Another emerging field of interest is the detection and identification of viruses in ballast water. Ballast water discharges from ships are responsible for introducing invasive species and their viruses to other marine regions. The knowledge of marine microorganisms spread by ballast water discharge is still largely understudied but has potential of spreading disease agents. There are a few examples (already) of specific viruses that were introduced via ships’ ballast water, i.e., the Infectious Salmon Anemia Virus (ISAV) in salmon farms of Scotland were linked to vessel visits, and marine cyanophages were introduced to the Great Lakes, USA (Murray et al. 2002; Wilhelm et al. 2006). Given the increasing volume of shipping and rapidly growing aquaculture industry, introduction of pathogenic viruses to near-coast ecosystems and aquaculture farms is a realistic threat. At the same time, increasingly strict regulations on ballast water discharge force the shipping industry to make use of on-board ballast water treatment systems in order to decrease the abundance of organisms and viruses. Effective methods of virus concentration and virus detection are needed to comply with the new quality standards.

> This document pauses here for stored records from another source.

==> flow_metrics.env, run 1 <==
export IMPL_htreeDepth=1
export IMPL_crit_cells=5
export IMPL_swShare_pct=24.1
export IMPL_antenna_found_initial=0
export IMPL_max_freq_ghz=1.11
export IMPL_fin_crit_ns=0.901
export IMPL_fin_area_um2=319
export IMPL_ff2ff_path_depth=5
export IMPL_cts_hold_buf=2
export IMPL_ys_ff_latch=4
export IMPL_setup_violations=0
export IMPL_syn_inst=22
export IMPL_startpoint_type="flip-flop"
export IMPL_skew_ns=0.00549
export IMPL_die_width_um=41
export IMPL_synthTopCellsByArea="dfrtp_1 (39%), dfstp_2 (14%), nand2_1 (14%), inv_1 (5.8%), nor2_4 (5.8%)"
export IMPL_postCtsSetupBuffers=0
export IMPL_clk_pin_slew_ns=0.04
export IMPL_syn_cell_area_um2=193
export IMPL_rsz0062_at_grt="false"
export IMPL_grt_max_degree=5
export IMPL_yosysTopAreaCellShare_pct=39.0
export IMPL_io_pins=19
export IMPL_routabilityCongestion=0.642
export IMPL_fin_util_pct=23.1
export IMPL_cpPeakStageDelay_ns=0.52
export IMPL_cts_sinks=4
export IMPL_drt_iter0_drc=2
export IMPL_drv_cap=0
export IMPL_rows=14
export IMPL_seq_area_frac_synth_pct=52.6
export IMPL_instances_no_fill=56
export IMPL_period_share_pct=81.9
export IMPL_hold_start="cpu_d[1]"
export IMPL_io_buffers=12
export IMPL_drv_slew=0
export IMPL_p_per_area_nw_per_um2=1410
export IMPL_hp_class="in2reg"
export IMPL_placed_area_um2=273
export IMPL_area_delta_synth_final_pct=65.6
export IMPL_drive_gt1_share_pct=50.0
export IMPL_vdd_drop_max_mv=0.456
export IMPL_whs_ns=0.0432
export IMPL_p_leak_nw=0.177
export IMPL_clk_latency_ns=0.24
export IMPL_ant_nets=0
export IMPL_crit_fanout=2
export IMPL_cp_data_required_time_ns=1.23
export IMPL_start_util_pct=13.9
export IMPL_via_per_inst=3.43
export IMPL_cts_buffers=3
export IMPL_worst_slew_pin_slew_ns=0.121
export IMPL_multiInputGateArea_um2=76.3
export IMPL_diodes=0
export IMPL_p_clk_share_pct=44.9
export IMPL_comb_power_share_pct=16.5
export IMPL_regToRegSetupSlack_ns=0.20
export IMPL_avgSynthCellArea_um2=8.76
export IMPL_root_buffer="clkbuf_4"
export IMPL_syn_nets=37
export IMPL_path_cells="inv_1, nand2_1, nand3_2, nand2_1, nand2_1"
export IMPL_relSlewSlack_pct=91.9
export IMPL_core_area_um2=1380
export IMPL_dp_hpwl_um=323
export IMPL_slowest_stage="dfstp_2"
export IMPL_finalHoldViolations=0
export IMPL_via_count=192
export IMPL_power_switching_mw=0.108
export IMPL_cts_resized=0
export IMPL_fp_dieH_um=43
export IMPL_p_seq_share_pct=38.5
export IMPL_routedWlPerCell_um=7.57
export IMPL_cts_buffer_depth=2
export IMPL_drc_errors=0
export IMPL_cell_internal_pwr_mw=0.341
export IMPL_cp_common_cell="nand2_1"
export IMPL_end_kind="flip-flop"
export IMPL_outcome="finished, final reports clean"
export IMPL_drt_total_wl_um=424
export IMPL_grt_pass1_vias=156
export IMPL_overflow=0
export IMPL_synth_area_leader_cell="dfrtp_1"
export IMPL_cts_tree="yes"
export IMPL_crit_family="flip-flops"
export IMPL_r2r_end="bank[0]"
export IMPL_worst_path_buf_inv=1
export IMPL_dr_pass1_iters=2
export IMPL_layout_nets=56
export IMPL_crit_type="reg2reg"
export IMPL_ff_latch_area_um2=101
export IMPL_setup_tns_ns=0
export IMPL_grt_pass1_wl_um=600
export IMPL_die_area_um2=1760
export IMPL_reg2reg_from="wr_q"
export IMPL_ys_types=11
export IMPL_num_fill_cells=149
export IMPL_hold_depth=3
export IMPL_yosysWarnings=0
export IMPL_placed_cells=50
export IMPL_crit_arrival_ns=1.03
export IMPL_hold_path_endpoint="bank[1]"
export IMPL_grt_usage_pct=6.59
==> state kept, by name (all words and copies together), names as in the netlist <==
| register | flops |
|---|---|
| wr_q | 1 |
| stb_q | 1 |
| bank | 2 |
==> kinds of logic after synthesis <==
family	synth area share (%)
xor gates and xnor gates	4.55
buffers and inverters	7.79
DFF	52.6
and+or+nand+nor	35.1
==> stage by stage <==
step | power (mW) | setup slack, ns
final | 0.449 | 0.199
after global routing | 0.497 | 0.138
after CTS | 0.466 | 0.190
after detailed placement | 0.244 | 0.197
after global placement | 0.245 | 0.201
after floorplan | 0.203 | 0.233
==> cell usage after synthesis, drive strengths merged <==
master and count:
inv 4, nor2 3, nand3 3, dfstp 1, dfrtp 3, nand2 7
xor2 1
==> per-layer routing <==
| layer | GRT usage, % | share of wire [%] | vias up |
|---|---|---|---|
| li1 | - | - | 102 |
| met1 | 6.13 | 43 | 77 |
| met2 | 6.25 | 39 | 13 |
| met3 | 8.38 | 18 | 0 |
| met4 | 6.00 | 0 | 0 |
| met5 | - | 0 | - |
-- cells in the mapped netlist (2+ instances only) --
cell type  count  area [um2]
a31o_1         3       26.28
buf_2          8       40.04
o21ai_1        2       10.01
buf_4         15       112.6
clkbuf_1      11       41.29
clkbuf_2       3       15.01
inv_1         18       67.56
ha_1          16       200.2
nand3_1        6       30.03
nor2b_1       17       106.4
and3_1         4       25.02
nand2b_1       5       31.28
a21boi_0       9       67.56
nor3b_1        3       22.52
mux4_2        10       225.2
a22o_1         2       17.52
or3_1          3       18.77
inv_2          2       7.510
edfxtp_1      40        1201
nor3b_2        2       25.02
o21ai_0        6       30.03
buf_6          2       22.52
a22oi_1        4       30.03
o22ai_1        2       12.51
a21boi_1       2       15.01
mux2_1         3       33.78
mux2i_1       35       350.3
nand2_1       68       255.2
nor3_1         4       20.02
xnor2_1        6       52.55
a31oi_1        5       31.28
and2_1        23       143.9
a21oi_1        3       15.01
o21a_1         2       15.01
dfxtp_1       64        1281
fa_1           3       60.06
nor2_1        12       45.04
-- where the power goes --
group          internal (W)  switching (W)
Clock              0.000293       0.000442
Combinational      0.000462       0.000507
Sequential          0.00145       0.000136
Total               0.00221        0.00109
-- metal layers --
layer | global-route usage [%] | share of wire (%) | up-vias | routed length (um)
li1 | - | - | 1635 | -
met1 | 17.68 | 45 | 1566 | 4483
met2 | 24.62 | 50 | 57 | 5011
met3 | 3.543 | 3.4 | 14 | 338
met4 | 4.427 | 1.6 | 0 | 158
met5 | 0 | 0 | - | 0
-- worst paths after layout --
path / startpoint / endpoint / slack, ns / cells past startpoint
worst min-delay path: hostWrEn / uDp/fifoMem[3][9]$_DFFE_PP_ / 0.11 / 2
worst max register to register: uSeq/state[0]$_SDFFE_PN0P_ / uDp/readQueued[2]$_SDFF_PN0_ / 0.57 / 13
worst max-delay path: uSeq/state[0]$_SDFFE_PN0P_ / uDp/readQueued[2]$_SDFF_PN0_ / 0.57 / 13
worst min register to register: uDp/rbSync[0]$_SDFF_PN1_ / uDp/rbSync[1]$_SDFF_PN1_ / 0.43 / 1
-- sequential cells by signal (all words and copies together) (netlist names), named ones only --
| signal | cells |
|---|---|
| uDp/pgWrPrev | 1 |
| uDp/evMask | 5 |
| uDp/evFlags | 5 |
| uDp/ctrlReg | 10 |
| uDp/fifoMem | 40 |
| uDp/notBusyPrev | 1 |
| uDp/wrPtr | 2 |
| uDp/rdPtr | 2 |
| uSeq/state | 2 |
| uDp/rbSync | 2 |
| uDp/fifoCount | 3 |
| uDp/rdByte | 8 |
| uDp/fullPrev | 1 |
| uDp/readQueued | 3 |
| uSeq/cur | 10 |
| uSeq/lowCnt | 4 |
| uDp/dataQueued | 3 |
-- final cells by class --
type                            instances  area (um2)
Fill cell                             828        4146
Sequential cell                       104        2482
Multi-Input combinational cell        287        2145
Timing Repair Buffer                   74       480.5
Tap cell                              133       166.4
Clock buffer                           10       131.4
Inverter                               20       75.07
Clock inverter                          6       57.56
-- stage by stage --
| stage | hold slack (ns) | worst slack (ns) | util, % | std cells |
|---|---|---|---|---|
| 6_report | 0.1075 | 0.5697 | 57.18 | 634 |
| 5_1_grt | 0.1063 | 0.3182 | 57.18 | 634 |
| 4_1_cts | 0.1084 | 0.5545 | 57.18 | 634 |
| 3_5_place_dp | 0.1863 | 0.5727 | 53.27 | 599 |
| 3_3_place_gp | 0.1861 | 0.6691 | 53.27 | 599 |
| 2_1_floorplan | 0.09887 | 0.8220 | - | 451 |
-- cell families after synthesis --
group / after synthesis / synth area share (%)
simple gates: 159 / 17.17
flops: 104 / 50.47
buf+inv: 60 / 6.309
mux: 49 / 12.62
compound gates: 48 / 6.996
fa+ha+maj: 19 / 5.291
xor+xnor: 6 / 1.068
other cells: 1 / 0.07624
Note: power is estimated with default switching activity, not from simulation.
### src/rtl/pair_steer.sv
module pair_steer #(
  parameter int OPW = 8,
  parameter logic [OPW-1:0] ARITH_MASK  = {2'b11, {(OPW-2){1'b0}}},
  parameter logic [OPW-1:0] ARITH_MATCH = {2'b01, {(OPW-2){1'b0}}}
) (
  input  logic           clk,
  input  logic           rst_n,
  input  logic           s0_vld,
  input  logic [OPW-1:0] s0_op,
  input  logic           s1_vld,
  input  logic [OPW-1:0] s1_op,
  input  logic           alu_rdy,
  input  logic           aux_rdy,
  output logic           alu_vld,
  output logic [OPW-1:0] alu_op,
  output logic           aux_vld,
  output logic [OPW-1:0] aux_op,
  output logic [1:0]     pop_cnt
);

  function automatic logic is_alu(input logic [OPW-1:0] op);
    return (op & ARITH_MASK) == ARITH_MATCH;
  endfunction

  logic           old_vld, yng_vld, old_alu, yng_alu, old_go, yng_go;
  logic [OPW-1:0] old_op;

  // slot 1 becomes the oldest entry when slot 0 is empty
  assign old_vld = s0_vld | s1_vld;
  assign yng_vld = s0_vld & s1_vld;
  assign old_op  = s0_vld ? s0_op : s1_op;
  assign old_alu = is_alu(old_op);
  assign yng_alu = is_alu(s1_op);

  assign old_go = old_vld & (old_alu ? alu_rdy : aux_rdy);
  assign yng_go = old_go & yng_vld & (old_alu ^ yng_alu) & (yng_alu ? alu_rdy : aux_rdy);

  assign alu_vld = (old_go & old_alu) | (yng_go & yng_alu);
  assign alu_op  = (old_go & old_alu) ? old_op : s1_op;
  assign aux_vld = (old_go & ~old_alu) | (yng_go & ~yng_alu);
  assign aux_op  = (old_go & ~old_alu) ? old_op : s1_op;
  assign pop_cnt = {1'b0, old_go} + {1'b0, yng_go};

  p_alu_class_r2: assert property (@(posedge clk) disable iff (!rst_n)
    alu_vld |-> is_alu(alu_op));
  p_aux_class_r3: assert property (@(posedge clk) disable iff (!rst_n)
    aux_vld |-> !is_alu(aux_op));
  p_double_mixed_r4: assert property (@(posedge clk) disable iff (!rst_n)
    (pop_cnt == 2'd2) |-> (s0_vld && s1_vld && (is_alu(s0_op) != is_alu(s1_op))));
  p_alu_ready_r6: assert property (@(posedge clk) disable iff (!rst_n)
    alu_vld |-> alu_rdy);
  p_aux_ready_r6: assert property (@(posedge clk) disable iff (!rst_n)
    aux_vld |-> aux_rdy);
  p_empty_r8: assert property (@(posedge clk) disable iff (!rst_n)
    !(s0_vld || s1_vld) |-> (pop_cnt == 2'd0 && !alu_vld && !aux_vld));
  p_pop_match_r9: assert property (@(posedge clk) disable iff (!rst_n)
    pop_cnt == ({1'b0, alu_vld} + {1'b0, aux_vld}));

endmodule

The high yield genes found as AMG can be used by synthetic biology to create more efficient artificial cells in the future. It is clear that the vast genetic diversity contained in the viral biosphere compartment will eventually be used for biotech applications or nanotechnology (Fischlechner and Donath 2007).

9 Future Perspectives

Viruses play a major role in the natural history and population dynamics of most living organisms and this is even truer for Bacteria, Archaea, and protists. Marine viruses might contribute decisively to the marine ecosystem functioning and to the stability and performance of the microbial communities. Therefore, it is important to strive to get a meaningful representation of all the groups involved in the community behavior and that includes viruses. If we are to understand the biology of these microbes we have to advance in the knowledge of their viruses. Culture-independent approaches are allowing fast advances, but do not exclude the need for in situ viral lysis rate measurements, as well as experimental studies of viral–host interactions.

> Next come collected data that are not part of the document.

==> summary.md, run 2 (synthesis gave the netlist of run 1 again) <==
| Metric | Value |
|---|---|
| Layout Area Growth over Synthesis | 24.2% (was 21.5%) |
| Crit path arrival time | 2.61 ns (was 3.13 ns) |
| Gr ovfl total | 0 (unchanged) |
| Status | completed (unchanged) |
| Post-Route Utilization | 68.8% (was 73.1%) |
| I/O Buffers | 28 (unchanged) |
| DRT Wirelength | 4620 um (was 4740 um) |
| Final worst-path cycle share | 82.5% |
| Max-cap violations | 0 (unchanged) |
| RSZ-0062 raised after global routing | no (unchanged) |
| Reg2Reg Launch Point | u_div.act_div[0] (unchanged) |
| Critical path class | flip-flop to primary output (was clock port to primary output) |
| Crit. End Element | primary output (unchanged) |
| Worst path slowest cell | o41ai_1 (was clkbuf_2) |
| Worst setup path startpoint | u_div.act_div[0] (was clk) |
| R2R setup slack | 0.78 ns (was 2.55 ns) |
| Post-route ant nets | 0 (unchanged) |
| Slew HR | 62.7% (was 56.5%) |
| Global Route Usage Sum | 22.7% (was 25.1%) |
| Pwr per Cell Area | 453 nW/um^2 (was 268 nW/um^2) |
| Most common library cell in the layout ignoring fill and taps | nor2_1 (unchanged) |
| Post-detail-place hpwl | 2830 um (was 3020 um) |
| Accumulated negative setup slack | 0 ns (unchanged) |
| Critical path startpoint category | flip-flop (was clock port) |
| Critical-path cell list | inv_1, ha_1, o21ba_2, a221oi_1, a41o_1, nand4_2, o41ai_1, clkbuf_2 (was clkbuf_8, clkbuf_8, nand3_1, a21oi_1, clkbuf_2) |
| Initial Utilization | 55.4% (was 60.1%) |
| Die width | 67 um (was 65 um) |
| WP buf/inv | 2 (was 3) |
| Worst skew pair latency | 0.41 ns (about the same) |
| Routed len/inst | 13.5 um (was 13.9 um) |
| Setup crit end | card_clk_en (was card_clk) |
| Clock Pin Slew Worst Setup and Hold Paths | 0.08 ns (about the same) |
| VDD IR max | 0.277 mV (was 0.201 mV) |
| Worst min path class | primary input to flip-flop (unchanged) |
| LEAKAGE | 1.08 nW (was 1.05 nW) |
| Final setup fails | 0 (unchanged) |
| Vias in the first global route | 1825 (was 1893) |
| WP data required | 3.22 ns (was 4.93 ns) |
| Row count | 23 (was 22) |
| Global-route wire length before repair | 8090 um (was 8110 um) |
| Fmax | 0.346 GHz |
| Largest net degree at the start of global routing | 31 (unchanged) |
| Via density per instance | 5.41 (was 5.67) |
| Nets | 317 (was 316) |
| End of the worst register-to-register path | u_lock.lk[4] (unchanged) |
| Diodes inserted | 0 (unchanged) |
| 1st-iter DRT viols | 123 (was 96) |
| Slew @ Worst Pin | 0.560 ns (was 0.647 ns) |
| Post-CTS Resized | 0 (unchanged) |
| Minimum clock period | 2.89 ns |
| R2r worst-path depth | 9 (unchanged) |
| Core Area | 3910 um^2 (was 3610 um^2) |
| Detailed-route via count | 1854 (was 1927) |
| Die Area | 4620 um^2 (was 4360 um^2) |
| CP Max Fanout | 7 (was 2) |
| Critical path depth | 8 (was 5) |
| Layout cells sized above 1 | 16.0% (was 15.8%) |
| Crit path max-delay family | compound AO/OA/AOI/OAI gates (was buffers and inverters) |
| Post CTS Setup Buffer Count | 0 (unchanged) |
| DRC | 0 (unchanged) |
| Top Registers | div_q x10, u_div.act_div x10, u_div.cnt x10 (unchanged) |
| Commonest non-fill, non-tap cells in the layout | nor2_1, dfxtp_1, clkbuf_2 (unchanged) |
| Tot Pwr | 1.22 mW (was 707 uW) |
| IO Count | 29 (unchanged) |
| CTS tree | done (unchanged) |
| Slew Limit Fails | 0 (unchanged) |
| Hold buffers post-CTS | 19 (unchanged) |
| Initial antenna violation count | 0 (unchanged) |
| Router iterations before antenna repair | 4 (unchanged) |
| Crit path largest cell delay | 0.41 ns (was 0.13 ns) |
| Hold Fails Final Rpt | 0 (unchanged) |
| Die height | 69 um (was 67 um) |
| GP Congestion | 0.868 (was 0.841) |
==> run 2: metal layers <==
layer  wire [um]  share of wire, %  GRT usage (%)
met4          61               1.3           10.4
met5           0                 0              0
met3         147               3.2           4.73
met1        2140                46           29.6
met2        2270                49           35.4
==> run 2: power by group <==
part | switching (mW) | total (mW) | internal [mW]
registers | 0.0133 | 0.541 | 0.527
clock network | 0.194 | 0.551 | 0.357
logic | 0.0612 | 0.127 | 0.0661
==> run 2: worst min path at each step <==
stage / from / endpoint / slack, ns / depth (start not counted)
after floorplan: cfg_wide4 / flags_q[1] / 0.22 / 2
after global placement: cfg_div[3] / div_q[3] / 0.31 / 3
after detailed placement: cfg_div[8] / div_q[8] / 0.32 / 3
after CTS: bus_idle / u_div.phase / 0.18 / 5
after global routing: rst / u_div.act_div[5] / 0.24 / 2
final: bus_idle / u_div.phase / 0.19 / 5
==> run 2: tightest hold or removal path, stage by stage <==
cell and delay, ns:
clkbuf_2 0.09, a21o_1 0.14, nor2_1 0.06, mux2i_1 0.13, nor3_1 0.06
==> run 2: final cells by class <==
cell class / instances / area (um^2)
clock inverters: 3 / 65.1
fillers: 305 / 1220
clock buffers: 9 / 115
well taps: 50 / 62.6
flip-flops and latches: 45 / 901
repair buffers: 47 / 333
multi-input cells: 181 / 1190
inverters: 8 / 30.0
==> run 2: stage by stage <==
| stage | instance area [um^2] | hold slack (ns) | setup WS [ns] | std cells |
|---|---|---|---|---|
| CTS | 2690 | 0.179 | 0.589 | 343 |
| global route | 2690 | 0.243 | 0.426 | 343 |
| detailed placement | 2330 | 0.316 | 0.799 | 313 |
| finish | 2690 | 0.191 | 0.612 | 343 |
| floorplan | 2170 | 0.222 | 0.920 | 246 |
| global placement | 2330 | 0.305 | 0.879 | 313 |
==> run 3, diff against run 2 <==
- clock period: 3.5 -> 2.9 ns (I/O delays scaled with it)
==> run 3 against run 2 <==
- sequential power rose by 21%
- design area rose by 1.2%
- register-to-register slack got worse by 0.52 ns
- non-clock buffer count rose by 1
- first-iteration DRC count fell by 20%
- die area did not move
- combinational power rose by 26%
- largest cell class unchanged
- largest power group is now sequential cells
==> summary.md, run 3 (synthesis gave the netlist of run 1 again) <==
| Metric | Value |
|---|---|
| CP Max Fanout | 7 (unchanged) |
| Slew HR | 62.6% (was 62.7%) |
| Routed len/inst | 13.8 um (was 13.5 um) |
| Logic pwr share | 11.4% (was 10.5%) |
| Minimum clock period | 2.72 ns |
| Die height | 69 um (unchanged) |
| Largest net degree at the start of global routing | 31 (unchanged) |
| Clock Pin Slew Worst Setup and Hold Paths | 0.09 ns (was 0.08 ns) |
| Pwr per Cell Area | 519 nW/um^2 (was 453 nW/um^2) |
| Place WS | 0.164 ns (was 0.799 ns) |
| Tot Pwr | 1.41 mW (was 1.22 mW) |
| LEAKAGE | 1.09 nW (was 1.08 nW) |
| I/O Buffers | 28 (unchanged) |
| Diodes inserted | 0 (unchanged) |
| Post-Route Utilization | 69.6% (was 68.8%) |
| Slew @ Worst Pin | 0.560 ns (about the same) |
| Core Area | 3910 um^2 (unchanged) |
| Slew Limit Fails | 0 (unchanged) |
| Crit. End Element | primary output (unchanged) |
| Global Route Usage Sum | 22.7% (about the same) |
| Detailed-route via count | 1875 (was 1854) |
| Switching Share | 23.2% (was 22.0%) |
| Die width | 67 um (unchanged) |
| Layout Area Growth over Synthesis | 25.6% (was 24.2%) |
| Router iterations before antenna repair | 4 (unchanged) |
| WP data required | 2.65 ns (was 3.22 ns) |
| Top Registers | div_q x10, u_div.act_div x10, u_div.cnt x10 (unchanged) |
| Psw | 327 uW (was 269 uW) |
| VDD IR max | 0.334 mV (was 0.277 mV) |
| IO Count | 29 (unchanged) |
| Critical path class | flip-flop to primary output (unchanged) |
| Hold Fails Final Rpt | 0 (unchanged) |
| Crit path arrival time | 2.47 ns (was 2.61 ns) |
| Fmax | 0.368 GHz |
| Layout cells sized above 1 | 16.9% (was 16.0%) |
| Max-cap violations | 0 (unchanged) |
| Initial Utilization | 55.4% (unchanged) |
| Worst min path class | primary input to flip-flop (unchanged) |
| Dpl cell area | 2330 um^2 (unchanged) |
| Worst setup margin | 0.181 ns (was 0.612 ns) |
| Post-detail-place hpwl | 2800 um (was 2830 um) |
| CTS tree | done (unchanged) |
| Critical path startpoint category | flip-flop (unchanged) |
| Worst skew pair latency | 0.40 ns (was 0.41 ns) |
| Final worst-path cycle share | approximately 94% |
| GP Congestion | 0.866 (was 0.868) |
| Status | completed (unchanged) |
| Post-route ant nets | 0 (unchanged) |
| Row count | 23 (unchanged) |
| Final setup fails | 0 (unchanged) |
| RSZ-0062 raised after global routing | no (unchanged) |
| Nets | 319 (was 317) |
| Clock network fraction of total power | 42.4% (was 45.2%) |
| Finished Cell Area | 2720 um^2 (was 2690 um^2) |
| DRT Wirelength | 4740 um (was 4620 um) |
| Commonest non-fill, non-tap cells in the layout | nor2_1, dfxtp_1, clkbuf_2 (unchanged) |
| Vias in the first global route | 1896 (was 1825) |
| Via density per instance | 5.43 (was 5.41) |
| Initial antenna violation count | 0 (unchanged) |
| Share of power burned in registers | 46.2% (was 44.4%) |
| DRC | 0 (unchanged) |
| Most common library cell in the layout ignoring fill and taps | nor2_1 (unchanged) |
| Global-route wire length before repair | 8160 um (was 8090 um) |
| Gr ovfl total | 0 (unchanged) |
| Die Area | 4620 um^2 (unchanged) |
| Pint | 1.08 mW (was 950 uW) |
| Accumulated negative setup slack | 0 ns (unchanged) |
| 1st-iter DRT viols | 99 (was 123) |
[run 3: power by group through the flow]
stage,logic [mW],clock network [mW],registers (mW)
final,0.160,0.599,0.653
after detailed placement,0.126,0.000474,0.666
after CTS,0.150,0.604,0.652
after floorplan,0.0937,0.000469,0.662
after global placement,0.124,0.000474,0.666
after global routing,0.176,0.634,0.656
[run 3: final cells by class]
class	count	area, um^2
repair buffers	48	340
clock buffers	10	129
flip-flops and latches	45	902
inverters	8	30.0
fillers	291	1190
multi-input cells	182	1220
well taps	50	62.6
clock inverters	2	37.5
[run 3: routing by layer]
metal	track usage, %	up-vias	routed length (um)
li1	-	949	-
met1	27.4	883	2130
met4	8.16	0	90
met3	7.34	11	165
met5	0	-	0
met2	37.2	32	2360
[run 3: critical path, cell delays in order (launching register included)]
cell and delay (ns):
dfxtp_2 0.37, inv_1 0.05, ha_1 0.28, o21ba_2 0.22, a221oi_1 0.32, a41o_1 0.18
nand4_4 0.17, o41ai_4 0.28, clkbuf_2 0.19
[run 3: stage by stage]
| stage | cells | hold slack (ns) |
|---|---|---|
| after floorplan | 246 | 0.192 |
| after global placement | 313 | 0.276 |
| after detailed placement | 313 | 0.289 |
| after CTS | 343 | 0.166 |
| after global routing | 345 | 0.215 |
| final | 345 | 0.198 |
[config.mk]
export PLATFORM = sky130hd
export DESIGN_NAME = can_accept_filter
export DESIGN_NICKNAME = d
export VERILOG_FILES = /design/src/rtl/can_flt_pkg.sv /design/src/rtl/can_flt_regs.sv /design/src/rtl/can_flt_bank.sv /design/src/rtl/can_flt_select.sv /design/src/rtl/can_accept_filter.sv
export SDC_FILE = /design/constraint.sdc
export NUM_CORES = 1
export LEC_CHECK = 0
export ABC_AREA = 0
export BUFFER_PORTS_ARGS = -buffer_cell sky130_fd_sc_hd__buf_2
export CORE_AREA = 5 5 195 292
export CTS_BUF_LIST = sky130_fd_sc_hd__clkbuf_4 sky130_fd_sc_hd__clkbuf_8
export DETAILED_ROUTE_END_ITERATION = 10
export DIE_AREA = 0 0 200 297
export GPL_TIMING_DRIVEN = 0
export PLACE_DENSITY = 0.8
export SLEW_MARGIN = 15
export SYNTH_ARGS = -nofsm -noshare
export SYNTH_HDL_FRONTEND = slang
export SYNTH_SLANG_ARGS = --single-unit
[constraint.sdc]
create_clock -name clk -period 7.71 [get_ports clk]
set_input_delay 0.3855 -clock clk [delete_from_list [all_inputs] [get_ports clk]]
set_output_delay 0.3855 -clock clk [all_outputs]
set_load 0.01 [all_outputs]
[src/rtl/can_flt_pkg.sv]
package can_flt_pkg;

  typedef struct packed {
    logic       active;
    logic       mode_hi;
    logic       mode_lo;
    logic [1:0] scale;
  } bank_ctrl_t;

  localparam logic [1:0] SCALE_WIDE = 2'b11;

  function automatic logic agree32(input logic [31:0] k, input logic [31:0] f,
                                   input logic [31:0] m);
    return ((k ^ f) & m) == 32'd0;
  endfunction

  function automatic logic agree16(input logic [15:0] k, input logic [15:0] f,
                                   input logic [15:0] m);
    return ((k ^ f) & m) == 16'd0;
  endfunction

endpackage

Viruses are probably the largest reservoir of novel genes in the biosphere and this novelty is important for their host biology. The role that viruses play in the evolution of microbes is considered to be fundamental. Cells can outsource their most innovative evolutionary experiments to their viruses that are not under the pressure of optimizing growth parameters to compete. The number of genes shared by (microbial) hosts and their viruses has been continuously increasing. As more viral genomes become available, the list of AMG genes increases and is now including multiples aspects of the host physiology (Breitbart 2012).

It has been proposed that viruses are a part of the bacterial and archaeal pan-genomes (Rodriguez-Valera and Ussery 2012) and that as such are impossible to extricate from the cellular lineages from an evolutionary perspective, i.e., to form a single selection unit. In the formidable task that microbiologists face when struggling to describe microbial diversity and its ecological function, viral diversity and activity can be considered the last but important frontiers that need to be overcome.